(Collected data)
==*==

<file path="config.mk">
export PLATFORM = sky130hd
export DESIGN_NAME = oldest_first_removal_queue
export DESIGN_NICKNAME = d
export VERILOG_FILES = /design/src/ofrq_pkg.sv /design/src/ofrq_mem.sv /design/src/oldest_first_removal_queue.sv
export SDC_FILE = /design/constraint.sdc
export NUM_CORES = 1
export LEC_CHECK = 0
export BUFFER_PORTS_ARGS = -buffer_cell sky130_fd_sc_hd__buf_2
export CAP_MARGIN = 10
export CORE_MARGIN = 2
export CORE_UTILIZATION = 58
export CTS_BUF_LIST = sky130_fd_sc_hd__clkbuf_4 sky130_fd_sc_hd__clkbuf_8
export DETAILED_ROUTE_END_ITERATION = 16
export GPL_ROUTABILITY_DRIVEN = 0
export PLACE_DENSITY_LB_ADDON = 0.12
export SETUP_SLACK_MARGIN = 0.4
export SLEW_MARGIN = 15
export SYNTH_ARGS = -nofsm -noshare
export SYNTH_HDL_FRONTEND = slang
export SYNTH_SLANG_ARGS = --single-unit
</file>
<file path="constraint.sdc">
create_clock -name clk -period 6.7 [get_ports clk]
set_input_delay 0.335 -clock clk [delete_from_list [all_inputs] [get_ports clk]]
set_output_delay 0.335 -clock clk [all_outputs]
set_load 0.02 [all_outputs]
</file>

==*==

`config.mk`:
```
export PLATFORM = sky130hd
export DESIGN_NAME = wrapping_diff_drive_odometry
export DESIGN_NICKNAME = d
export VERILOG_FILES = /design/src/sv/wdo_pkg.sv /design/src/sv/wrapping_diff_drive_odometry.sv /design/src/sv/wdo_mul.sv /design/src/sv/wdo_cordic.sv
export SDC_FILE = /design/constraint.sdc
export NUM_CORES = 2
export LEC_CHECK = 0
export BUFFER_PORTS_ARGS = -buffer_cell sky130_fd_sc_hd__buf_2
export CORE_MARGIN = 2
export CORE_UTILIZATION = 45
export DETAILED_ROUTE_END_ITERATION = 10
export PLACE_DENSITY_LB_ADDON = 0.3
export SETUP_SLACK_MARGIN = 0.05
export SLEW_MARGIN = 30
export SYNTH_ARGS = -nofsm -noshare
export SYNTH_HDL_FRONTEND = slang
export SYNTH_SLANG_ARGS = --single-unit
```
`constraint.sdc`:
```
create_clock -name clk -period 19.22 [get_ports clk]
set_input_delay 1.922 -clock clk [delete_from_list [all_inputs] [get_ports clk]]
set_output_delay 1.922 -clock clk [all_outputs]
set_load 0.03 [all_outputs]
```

==*==

**What to do:**
Track down every line in the entries that includes the string "constraint", and copy it.

**Result:**
export SDC_FILE = /design/constraint.sdc
<file path="constraint.sdc">
export SDC_FILE = /design/constraint.sdc
`constraint.sdc`:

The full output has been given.